▶ **Data for analysis**
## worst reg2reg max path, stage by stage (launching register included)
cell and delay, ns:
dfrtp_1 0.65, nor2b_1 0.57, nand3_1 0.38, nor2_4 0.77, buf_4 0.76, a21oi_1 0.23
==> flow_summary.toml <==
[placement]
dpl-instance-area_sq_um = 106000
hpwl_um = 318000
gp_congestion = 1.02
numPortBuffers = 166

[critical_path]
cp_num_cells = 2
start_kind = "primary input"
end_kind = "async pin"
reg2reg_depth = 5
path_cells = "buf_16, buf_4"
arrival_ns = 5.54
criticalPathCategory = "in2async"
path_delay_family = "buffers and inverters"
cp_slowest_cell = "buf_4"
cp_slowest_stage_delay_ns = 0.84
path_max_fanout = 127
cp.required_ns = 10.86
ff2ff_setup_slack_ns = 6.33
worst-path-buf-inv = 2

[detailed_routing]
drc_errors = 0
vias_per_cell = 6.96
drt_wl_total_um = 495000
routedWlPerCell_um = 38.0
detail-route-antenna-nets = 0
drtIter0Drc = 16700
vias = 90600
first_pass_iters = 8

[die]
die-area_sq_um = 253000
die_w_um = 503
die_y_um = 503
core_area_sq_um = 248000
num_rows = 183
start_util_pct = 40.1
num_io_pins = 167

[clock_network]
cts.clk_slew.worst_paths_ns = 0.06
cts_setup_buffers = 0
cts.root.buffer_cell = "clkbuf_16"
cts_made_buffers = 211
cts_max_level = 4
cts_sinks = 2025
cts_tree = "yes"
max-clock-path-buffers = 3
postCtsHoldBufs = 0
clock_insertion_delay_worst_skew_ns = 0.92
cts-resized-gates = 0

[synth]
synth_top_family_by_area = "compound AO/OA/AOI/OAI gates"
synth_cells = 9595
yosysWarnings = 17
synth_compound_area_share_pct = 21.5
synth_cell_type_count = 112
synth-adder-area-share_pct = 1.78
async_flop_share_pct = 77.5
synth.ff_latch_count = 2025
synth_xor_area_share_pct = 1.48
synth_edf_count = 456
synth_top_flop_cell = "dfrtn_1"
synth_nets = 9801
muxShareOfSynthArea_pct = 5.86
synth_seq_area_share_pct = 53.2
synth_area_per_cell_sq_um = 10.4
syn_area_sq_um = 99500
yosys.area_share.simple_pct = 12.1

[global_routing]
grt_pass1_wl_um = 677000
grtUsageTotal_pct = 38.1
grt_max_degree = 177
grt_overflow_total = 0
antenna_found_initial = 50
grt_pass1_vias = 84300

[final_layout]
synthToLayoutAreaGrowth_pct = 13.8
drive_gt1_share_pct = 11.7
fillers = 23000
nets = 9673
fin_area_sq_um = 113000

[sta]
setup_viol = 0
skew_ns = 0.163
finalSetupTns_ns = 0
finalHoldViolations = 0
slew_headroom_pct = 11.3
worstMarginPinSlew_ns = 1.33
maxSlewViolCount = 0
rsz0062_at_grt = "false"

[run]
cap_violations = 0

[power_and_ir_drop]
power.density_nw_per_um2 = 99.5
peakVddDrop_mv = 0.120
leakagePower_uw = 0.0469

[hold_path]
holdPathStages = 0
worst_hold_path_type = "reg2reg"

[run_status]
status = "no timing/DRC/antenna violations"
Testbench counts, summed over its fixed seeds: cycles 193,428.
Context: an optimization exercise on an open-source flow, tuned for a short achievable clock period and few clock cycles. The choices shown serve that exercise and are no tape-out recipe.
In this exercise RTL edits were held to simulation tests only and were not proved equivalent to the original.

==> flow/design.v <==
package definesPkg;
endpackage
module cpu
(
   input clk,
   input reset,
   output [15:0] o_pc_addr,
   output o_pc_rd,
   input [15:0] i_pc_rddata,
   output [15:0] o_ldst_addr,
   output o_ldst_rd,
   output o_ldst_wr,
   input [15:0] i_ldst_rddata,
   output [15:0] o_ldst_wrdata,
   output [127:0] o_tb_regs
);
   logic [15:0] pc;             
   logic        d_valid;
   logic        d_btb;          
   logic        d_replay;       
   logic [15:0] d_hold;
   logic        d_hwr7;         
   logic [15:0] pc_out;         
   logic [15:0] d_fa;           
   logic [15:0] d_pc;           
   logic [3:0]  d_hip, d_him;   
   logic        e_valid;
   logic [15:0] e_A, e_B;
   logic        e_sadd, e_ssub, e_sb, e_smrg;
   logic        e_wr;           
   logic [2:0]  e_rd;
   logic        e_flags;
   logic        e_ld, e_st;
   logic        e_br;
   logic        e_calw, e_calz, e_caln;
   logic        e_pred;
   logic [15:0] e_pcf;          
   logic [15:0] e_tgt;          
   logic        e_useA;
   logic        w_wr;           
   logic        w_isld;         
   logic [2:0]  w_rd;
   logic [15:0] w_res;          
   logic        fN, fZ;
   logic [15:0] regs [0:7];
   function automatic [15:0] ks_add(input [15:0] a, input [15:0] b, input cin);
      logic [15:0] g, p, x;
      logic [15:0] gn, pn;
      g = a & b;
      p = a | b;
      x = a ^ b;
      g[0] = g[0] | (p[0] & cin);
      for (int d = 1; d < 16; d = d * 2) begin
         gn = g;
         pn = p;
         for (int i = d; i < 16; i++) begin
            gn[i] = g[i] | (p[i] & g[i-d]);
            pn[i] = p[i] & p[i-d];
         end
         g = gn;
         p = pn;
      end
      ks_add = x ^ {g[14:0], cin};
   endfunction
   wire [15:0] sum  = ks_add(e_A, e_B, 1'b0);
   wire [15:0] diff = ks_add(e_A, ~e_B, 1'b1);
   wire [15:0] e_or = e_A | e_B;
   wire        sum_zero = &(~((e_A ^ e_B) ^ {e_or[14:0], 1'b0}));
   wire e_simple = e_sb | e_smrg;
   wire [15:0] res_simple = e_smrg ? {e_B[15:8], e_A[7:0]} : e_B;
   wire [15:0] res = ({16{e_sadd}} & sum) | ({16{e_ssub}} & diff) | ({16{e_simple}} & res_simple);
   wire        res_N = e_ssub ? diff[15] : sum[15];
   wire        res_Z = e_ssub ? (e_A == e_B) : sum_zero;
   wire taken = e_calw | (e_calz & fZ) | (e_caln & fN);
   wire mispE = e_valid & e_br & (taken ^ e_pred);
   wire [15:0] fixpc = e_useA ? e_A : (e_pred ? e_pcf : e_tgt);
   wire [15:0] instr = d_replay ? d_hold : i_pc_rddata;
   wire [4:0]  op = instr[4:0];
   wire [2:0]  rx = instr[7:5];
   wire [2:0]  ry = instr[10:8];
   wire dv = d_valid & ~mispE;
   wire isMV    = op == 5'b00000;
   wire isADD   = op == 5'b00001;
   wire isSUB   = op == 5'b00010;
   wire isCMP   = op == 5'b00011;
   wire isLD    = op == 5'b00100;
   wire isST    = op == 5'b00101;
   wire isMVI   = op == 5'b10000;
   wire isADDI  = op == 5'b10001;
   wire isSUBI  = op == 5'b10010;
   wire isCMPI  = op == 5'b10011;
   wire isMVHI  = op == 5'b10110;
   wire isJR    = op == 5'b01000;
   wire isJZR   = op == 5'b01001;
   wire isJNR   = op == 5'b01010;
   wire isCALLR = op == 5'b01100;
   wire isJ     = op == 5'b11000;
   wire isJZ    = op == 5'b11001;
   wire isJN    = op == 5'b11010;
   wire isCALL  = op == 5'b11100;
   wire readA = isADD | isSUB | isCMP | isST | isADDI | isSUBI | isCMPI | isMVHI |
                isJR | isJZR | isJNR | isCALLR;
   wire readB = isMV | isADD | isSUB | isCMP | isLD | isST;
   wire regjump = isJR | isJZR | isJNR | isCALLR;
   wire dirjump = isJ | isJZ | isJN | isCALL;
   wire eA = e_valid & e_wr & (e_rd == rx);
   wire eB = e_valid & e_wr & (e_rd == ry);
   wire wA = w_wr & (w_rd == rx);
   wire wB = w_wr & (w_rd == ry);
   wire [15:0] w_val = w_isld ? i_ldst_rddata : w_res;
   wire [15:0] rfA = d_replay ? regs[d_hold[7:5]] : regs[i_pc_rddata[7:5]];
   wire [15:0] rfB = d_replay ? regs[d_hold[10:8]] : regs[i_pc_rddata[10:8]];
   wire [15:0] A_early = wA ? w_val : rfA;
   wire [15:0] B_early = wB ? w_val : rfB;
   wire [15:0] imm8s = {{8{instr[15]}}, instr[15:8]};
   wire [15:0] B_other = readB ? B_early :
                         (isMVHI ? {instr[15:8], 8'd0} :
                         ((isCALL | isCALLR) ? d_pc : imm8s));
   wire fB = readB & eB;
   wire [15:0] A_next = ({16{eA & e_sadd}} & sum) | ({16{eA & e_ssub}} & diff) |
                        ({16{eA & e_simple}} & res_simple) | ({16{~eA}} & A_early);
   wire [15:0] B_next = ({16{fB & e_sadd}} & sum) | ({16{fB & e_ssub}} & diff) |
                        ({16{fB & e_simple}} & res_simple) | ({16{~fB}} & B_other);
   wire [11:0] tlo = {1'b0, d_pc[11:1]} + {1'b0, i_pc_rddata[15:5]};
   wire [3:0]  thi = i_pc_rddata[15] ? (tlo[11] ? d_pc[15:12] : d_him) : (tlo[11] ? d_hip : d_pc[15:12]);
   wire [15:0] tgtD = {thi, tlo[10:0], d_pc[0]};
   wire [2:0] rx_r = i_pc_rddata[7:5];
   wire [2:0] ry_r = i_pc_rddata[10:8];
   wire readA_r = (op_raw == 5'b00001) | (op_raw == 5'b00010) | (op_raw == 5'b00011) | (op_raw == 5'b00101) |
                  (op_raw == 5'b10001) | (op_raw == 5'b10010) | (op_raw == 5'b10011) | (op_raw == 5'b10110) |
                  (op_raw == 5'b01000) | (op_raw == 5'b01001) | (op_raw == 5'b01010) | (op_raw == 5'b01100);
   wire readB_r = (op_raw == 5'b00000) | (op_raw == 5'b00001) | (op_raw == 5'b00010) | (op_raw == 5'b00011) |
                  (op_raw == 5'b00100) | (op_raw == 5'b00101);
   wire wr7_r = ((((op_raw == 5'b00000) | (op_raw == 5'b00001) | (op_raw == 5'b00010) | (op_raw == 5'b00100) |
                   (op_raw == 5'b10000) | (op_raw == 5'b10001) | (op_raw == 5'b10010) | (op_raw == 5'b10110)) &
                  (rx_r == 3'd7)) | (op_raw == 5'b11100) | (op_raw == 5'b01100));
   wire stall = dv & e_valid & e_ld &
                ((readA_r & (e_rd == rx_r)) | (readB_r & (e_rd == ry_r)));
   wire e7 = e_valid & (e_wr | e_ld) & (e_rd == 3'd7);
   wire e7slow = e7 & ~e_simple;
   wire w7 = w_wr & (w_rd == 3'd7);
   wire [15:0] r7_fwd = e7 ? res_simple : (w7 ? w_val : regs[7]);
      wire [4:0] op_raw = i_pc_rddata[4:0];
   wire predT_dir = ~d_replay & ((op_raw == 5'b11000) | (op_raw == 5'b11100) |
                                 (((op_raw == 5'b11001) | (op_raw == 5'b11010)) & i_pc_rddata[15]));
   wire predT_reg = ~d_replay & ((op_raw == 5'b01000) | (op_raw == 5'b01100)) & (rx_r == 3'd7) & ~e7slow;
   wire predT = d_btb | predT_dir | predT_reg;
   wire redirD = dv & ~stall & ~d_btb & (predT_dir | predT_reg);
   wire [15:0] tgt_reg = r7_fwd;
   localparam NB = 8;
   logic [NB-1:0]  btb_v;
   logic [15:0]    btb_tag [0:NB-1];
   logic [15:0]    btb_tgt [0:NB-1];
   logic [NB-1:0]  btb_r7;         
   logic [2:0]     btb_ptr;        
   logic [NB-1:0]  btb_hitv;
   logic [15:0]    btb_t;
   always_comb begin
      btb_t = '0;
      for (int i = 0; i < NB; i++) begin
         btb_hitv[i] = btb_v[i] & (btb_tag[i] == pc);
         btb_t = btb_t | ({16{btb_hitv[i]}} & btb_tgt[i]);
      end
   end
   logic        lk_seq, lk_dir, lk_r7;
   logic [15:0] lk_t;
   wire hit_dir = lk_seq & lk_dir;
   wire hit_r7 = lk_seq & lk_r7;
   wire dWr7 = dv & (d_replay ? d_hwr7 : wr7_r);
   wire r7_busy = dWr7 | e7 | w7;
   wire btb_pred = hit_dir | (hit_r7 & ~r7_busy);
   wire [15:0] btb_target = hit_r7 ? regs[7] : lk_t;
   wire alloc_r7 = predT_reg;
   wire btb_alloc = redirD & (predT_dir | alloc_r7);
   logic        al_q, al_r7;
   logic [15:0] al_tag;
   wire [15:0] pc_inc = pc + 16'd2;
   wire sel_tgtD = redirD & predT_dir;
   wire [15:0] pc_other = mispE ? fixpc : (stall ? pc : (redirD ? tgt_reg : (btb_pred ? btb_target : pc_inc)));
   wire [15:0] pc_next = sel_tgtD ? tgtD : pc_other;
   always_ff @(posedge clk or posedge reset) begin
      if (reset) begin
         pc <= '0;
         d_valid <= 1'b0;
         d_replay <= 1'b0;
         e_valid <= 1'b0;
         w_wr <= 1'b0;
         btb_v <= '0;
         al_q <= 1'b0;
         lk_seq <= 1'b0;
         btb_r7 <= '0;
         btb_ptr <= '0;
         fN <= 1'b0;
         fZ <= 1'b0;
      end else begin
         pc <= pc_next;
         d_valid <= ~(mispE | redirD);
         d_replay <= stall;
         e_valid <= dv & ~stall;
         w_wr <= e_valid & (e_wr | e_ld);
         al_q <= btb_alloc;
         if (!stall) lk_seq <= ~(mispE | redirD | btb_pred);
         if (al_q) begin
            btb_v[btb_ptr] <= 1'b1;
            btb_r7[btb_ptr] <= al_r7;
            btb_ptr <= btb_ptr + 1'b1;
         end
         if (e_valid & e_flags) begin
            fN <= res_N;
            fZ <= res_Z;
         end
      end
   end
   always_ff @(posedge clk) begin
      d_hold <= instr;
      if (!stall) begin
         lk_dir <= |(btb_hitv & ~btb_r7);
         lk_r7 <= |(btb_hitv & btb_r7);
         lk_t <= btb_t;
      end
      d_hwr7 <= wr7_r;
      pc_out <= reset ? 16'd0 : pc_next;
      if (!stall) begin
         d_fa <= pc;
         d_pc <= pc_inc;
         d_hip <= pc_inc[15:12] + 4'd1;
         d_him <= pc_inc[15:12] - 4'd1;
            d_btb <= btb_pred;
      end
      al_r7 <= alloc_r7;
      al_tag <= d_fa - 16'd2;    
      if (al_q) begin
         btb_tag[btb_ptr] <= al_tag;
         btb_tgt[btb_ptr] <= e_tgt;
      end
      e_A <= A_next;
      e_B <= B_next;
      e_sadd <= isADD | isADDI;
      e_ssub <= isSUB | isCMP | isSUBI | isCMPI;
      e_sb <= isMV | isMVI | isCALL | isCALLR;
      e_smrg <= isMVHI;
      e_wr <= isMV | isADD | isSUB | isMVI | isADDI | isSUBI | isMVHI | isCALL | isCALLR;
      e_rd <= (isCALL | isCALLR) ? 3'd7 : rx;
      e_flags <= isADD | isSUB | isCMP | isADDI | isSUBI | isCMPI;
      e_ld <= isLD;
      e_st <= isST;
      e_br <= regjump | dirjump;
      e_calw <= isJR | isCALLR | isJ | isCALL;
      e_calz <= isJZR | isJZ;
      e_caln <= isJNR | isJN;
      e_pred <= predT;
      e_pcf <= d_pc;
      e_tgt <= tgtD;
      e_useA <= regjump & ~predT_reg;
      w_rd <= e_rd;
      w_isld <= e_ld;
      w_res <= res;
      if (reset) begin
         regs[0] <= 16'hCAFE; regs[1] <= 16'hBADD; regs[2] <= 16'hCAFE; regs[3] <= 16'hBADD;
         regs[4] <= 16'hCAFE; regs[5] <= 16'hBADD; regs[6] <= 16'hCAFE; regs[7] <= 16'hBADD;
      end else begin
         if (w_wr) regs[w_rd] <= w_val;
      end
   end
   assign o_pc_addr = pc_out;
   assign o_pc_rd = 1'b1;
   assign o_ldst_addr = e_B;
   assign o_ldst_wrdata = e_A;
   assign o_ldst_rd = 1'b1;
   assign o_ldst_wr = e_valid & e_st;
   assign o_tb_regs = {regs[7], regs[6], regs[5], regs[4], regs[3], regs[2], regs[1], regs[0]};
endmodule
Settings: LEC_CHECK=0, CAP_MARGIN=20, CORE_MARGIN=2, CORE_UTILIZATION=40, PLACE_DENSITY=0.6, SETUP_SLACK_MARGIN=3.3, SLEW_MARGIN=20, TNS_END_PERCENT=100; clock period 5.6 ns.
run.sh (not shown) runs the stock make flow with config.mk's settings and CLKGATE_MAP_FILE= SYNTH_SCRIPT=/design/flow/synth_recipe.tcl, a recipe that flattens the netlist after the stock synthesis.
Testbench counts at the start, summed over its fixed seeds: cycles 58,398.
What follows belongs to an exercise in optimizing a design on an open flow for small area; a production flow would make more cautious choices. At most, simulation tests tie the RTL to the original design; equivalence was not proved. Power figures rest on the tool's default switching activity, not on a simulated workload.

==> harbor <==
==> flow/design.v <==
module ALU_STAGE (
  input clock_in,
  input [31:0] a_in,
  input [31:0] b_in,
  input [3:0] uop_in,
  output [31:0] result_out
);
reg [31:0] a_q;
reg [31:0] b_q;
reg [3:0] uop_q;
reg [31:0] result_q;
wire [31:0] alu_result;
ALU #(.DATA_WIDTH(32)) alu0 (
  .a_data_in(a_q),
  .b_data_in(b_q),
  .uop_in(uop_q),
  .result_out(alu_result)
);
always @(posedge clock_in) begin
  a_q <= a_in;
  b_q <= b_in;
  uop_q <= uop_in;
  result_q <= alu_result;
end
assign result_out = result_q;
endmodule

▶ **Your objective**
Copy out only the lines running from the beginning of the data to the line with "cp_slowest_stage_delay_ns = 0.84", both ends included.

▶ **Solution for this task**
## worst reg2reg max path, stage by stage (launching register included)
cell and delay, ns:
dfrtp_1 0.65, nor2b_1 0.57, nand3_1 0.38, nor2_4 0.77, buf_4 0.76, a21oi_1 0.23
==> flow_summary.toml <==
[placement]
dpl-instance-area_sq_um = 106000
hpwl_um = 318000
gp_congestion = 1.02
numPortBuffers = 166

[critical_path]
cp_num_cells = 2
start_kind = "primary input"
end_kind = "async pin"
reg2reg_depth = 5
path_cells = "buf_16, buf_4"
arrival_ns = 5.54
criticalPathCategory = "in2async"
path_delay_family = "buffers and inverters"
cp_slowest_cell = "buf_4"
cp_slowest_stage_delay_ns = 0.84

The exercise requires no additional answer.